Each line with the word "read" must appear in the answer, copied from the records.

─── INPUT MATERIAL ───

<file path="src/rtl/bw_pkg.sv">
package bw_pkg;

   typedef enum logic [2:0] {
      WM_FULL        = 3'd0,
      WM_OUT_HALF    = 3'd1,
      WM_OUT_QUARTER = 3'd2,
      WM_IN_HALF     = 3'd3,
      WM_IN_QUARTER  = 3'd4
   } width_mode_e;

   // log2 of sub-words per entry on the write side
   function automatic logic [1:0] in_shift(input logic [2:0] m);
      case (m)
         WM_IN_HALF:    return 2'd1;
         WM_IN_QUARTER: return 2'd2;
         default:       return 2'd0;
      endcase
   endfunction

   // log2 of sub-words per entry on the read side
   function automatic logic [1:0] out_shift(input logic [2:0] m);
      case (m)
         WM_OUT_HALF:    return 2'd1;
         WM_OUT_QUARTER: return 2'd2;
         default:        return 2'd0;
      endcase
   endfunction

endpackage

</file>
<file path="src/rtl/bw_pack.sv">
module bw_pack #(
   parameter int WORD_W = 36
) (
   input  logic              clk,
   input  logic              rst_n,
   input  logic              clr,
   input  logic [1:0]        rsh,
   input  logic              big_end,
   input  logic              in_we,
   input  logic [WORD_W-1:0] in_data,
   output logic              core_we,
   output logic [WORD_W-1:0] core_wdata
);
   localparam int OFS_W = $clog2(WORD_W * 4);

   logic [1:0]        cnt;
   logic [WORD_W-1:0] acc;
   logic [2:0]        nsub;
   logic              last;
   logic [2:0]        lane;
   logic [OFS_W-1:0]  lw;
   logic [OFS_W-1:0]  ofs;
   logic [WORD_W-1:0] mask;
   logic [WORD_W-1:0] placed;

   always_comb begin
      nsub   = 3'd1 << rsh;
      last   = ({1'b0, cnt} == (nsub - 3'd1));
      lane   = big_end ? (nsub - 3'd1 - {1'b0, cnt}) : {1'b0, cnt};
      lw     = OFS_W'(WORD_W >> rsh);
      ofs    = OFS_W'(lane) * lw;
      mask   = {WORD_W{1'b1}} >> (WORD_W - 32'(lw));
      placed = (in_data & mask) << ofs;
   end

   assign core_we    = in_we & last;
   assign core_wdata = acc | placed;

   always_ff @(posedge clk) begin
      if (!rst_n || clr) begin
         cnt <= '0;
         acc <= '0;
      end else if (in_we) begin
         if (last) begin
            cnt <= '0;
            acc <= '0;
         end else begin
            cnt <= cnt + 2'd1;
            acc <= acc | placed;
         end
      end
   end


   wr_advance_chk: assert property (@(posedge clk) disable iff (!rst_n)
      (in_we && !core_we && !clr) |=> (cnt == $past(cnt) + 2'd1));

   wr_range_chk: assert property (@(posedge clk) disable iff (!rst_n)
      ({1'b0, cnt} < nsub));

   wr_clear_chk: assert property (@(posedge clk) disable iff (!rst_n)
      clr |=> (cnt == 2'd0 && acc == '0));

endmodule

</file>
<file path="src/rtl/bw_unpack.sv">
module bw_unpack #(
   parameter int WORD_W = 36
) (
   input  logic              clk,
   input  logic              rst_n,
   input  logic              clr,
   input  logic [1:0]        rsh,
   input  logic              big_end,
   input  logic              out_re,
   input  logic              core_empty,
   input  logic [WORD_W-1:0] core_rdata,
   output logic [WORD_W-1:0] out_data,
   output logic              core_re
);
   localparam int OFS_W = $clog2(WORD_W * 4);

   logic [1:0]        cnt;
   logic [2:0]        nsub;
   logic              last;
   logic              take;
   logic [2:0]        lane;
   logic [OFS_W-1:0]  lw;
   logic [OFS_W-1:0]  ofs;
   logic [WORD_W-1:0] mask;

   always_comb begin
      nsub = 3'd1 << rsh;
      last = ({1'b0, cnt} == (nsub - 3'd1));
      take = out_re & ~core_empty;
      lane = big_end ? (nsub - 3'd1 - {1'b0, cnt}) : {1'b0, cnt};
      lw   = OFS_W'(WORD_W >> rsh);
      ofs  = OFS_W'(lane) * lw;
      mask = {WORD_W{1'b1}} >> (WORD_W - 32'(lw));
   end

   assign out_data = (core_rdata >> ofs) & mask;
   assign core_re  = take & last;

   always_ff @(posedge clk) begin
      if (!rst_n || clr) cnt <= '0;
      else if (take)     cnt <= last ? 2'd0 : cnt + 2'd1;
   end


   rd_hold_empty_chk: assert property (@(posedge clk) disable iff (!rst_n)
      (core_empty && !clr) |=> $stable(cnt));

   rd_range_chk: assert property (@(posedge clk) disable iff (!rst_n)
      ({1'b0, cnt} < nsub));

   rd_clear_chk: assert property (@(posedge clk) disable iff (!rst_n)
      clr |=> (cnt == 2'd0));

endmodule

</file>
<file path="src/rtl/fifo_width_adapter.sv">
module fifo_width_adapter #(
   parameter int WORD_W = 36
) (
   input  logic              clk,
   input  logic              rst_n,
   input  logic              clr,
   input  logic [2:0]        cfg_mode,
   input  logic              cfg_big_endian,
   input  logic              in_we,
   input  logic [WORD_W-1:0] in_data,
   output logic              core_we,
   output logic [WORD_W-1:0] core_wdata,
   input  logic              core_empty,
   input  logic [WORD_W-1:0] core_rdata,
   input  logic              out_re,
   output logic [WORD_W-1:0] out_data,
   output logic              core_re
);
   import bw_pkg::*;

   generate
      if (WORD_W % 4 != 0 || WORD_W < 4) begin : g_bad_width
         $error("WORD_W must be a positive multiple of 4");
      end
   endgenerate

   logic [2:0] mode_q;
   logic       be_q;
   logic [1:0] rsh_in;
   logic [1:0] rsh_out;

   always_ff @(posedge clk) begin
      if (!rst_n) begin
         mode_q <= cfg_mode;
         be_q   <= cfg_big_endian;
      end
   end

   assign rsh_in  = in_shift(mode_q);
   assign rsh_out = out_shift(mode_q);

   bw_pack #(.WORD_W(WORD_W)) i_pack (
      .clk(clk), .rst_n(rst_n), .clr(clr), .rsh(rsh_in), .big_end(be_q),
      .in_we(in_we), .in_data(in_data),
      .core_we(core_we), .core_wdata(core_wdata)
   );

   bw_unpack #(.WORD_W(WORD_W)) i_unpack (
      .clk(clk), .rst_n(rst_n), .clr(clr), .rsh(rsh_out), .big_end(be_q),
      .out_re(out_re), .core_empty(core_empty), .core_rdata(core_rdata),
      .out_data(out_data), .core_re(core_re)
   );


   cfg_hold_chk: assert property (@(posedge clk) disable iff (!rst_n)
      $past(rst_n) |-> ($stable(mode_q) && $stable(be_q)));

endmodule

</file>
<file path="config.mk">
export PLATFORM = sky130hd
export DESIGN_NAME = fifo_width_adapter
export DESIGN_NICKNAME = d
export VERILOG_FILES = /design/src/rtl/bw_pkg.sv /design/src/rtl/bw_pack.sv /design/src/rtl/bw_unpack.sv /design/src/rtl/fifo_width_adapter.sv
export SDC_FILE = /design/constraint.sdc
export NUM_CORES = 1
export LEC_CHECK = 0
export BUFFER_PORTS_ARGS = -buffer_cell sky130_fd_sc_hd__buf_2
export CAP_MARGIN = 0
export CORE_MARGIN = 2
export CORE_UTILIZATION = 45
export CTS_CLUSTER_DIAMETER = 40
export DETAILED_ROUTE_END_ITERATION = 16
export GPL_TIMING_DRIVEN = 0
export PLACE_DENSITY_LB_ADDON = 0.3
export SLEW_MARGIN = 15
export SYNTH_ARGS = -nofsm -noshare
export SYNTH_HDL_FRONTEND = slang
export SYNTH_SLANG_ARGS = --single-unit
</file>
<file path="constraint.sdc">
create_clock -name clk -period 5.7 [get_ports clk]
set_input_delay 0.285 -clock clk [delete_from_list [all_inputs] [get_ports clk]]
set_output_delay 0.285 -clock clk [all_outputs]
set_load 0.02 [all_outputs]
</file>
==> results.toml <==
[yosys]
synth_area_leaders = "mux2i_1, dfxtp_1, nand2_1"
synth_seq_cells = 44
ys.warnings.count = 0
synth_edf_count = 4
synth_cell_types = 74
synthArstFlopShare_pct = 0
netlist_top_cells_count = "nand2_1, mux2i_1, nor2_1"
synth_top_area_share_pct = 15.61
yosysMostFrequentCell = "nand2_1"
netlist_area_um2 = 6862
yosys.area.top_type = "mux2i_1"
syn-num-nets = 1040
netlist_instances = 921
avgSynthCellArea_um2 = 7.450
ys.flop_type = "dfxtp_1"
synth_seq_area_share_pct = 13.42

[global_route]
grt_max_degree = 15
grt_pass1_vias = 7813
overflow = 0
grt_pass1_wl_um = 42820
antenna_found_initial = 0
grt_usage_pct = 33.32

[sta]
fmax_ghz = 0.1761
setup_violations = 0
drv_slew = 0
worst_clock_skew_ns = 0.003750
slew_headroom_pct = 28.55
timing.final.ws_setup_ns = 0.02206
whs_ns = 0.1663
finalCritPeriodShare_pct = 99.61
period_minus_slack_ns = 5.678
hold_viol = 0
grt_setup_unrepaired = "yes"
worstMarginPinSlew_ns = 1.064

[critical_path]
setup.worst_path.class = "reg2out"
critPathMaxStageDelay_ns = 0.65
ff2ff_path_depth = 22
worst-path-buf-inv = 4
critPathMaxFanout = 5
cp.arrival_ns = 5.39
worstPathRequired_ns = 5.41
crit_cells = 17
crit_slowest_cell = "fa_2"
crit_chain = "buf_6, or3b_4, ha_4, ha_4, fa_2, a21oi_4, nand2_2, inv_2, fa_1, ha_2, inv_2, fa_2, mux4_2, mux2i_4, a22oi_2, a311oi_2, buf_4"
cp-end-kind = "output pin"
crit_path_start_kind = "flip-flop"
crit_family = "adder cells"

[power]
p_seq_share_pct = 13.8
netSwitchingPower_w = 0.001236
vdd_drop_max_mv = 0.1301
power_w = 0.002436
leakage_nw = 4.478
power_density_nw_per_um2 = 258.7
p_clk_share_pct = 13.7
p_int_w = 0.001200
p_comb_share_pct = 72.5
swShare_pct = 50.76

[routing]
wirelength_um = 29250
num_vias = 8522
drc = 0
first_pass_iters = 6
drt_iter0_drc = 1126
viasPerCell = 6.481
wl_per_cell_um = 22.24
antenna_left = 0

[clock_tree]
clk_pin_slew_ns = 0.06
h-tree-depth = 2
cts_made_buffers = 5
cts_tree = "done"
cts-root-buf = "clkbuf_16"
clock-sinks = 44
hold_buffers = 0
cts_buffer_depth = 2
clk_latency_ns = 0.29

[placement]
placed_area_um2 = 7879
dp_slack_ns = -0.8375
place_hpwl_um = 22070
place_congestion = 1.056
placed_cells = 1264
io_buffers = 155

[layout]
multi_input_area_um2 = 6347
post_layout_nonfiller_instances = 1315
fillers = 1285
drive_gt1_share_pct = 36.29
seq_area_um2 = 920.9
syn_to_final_growth_pct = 37.25
nNetsFinal = 1245
n_antenna_cell = 0
fin_area_um2 = 9418

[die]
placementRows = 45
dieHeight_um = 127.5
core-area_um2 = 15030
initial_core_util_pct = 45.64
die_x_um = 127.5
die_area_um2 = 16250
boundaryPins = 156

[hold_path]
min_path_type = "in2reg"
holdPathStages = 1

[run_status]
outcome = "completed"

[run]
maxCapViolCount = 0
==> placed cells by master (no fill, tap or decap), types with 8 or more instances in the layout <==
cell and n:
mux2i_1 101, and2_1 11, dfxtp_1 40, o21bai_1 9, clkbuf_1 11, nor2b_1 14
mux2_2 9, nand4_1 8, buf_6 9, buf_4 64, a21oi_1 36, buf_2 152
o211ai_1 9, fa_1 8, a21o_1 13, mux4_2 18, a211oi_1 9, a22oi_1 10
nor3_1 28, clkbuf_2 8, o21ai_0 31, nand3_1 22, nor2_1 87, nand2_1 99
nand2b_1 11, a31oi_1 12, inv_1 41, ha_1 18
==> per-stage QoR <==
stage | utilization [%] | TNS, ns
after floorplan | - | 0
after global routing | 62.65 | -0.9015
after CTS | 57.10 | -0.01467
final | 62.65 | 0
after global placement | 52.41 | -42.69
after detailed placement | 52.41 | -41.96
==> cells by family (layout without fill, tap and decap cells) <==
kind of cell,Yosys count,after routing,synth area share (%)
AND/OR/NAND/NOR,357,357,24.69
AO/OA/AOI/OAI,222,222,21.96
multiplexers,135,135,23.19
buffers and inverters,109,314,6.291
flip-flops,44,44,13.42
adder cells (fa/ha/maj),37,37,8.060
XOR/XNOR,17,18,2.389
==> power groups by stage <==
stage,Clock [W],Combinational (W),Sequential (W)
6_report,0.000334,0.00177,0.000335
5_1_grt,0.000343,0.00185,0.000337
4_1_cts,0.000332,0.00154,0.000334
3_5_place_dp,0,0.00142,0.000342
3_3_place_gp,0,0.00143,0.000341
2_1_floorplan,0,0.000963,0.000339
==> state kept, by name, indices dropped and copies added, names as in the netlist <==
signal,count
i_unpack.cnt,2
mode_q,3
i_pack.cnt,2
be_q,1
i_pack.acc,36
==> final timing paths <==
kind	slack, ns	end	startpoint
max	0.02	out_data[0]	mode_q[1]$_DFFE_PN_
min	0.17	be_q$_DFFE_PN_	cfg_big_endian
max reg2reg	0.57	i_pack.acc[33]$_SDFFE_PP0P_	mode_q[1]$_DFFE_PN_
min reg2reg	0.44	i_pack.acc[34]$_SDFFE_PP0P_	i_pack.acc[34]$_SDFFE_PP0P_
==> final cells by class <==
type | instances | area share, %
repair buffers | 200 | 12.44
flip-flops and latches | 44 | 9.778
inverters | 49 | 2.059
well taps | 188 | 2.498
clock buffers | 7 | 1.740
plain buffers | 57 | 3.999
multi-input cells | 769 | 67.40
clock inverters | 1 | 0.09300
==> layer usage <==
metal / global-route usage (%) / vias up / share of wire [%] / wire (um)
li1: - / 3781 / - / -
met1: 41.88 / 3966 / 39 / 11360
met2: 55.61 / 626 / 46 / 13440
met3: 3.727 / 149 / 8.9 / 2611
met4: 18.81 / 0 / 6.3 / 1835
met5: 0 / - / 0 / 0
==> repair_timing <==
item / CTS / global route
pin swaps: 16 / 47
setup endpoints to repair: 103 / 69
cloned: 0 / 1
buffers inserted: 16 / 29
gates resized for setup: 114 / 149
No activity file was read; power rests on OpenSTA's default activity.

───

[RESPONSE AREA]
   // log2 of sub-words per entry on the read side
No activity file was read; power rests on OpenSTA's default activity.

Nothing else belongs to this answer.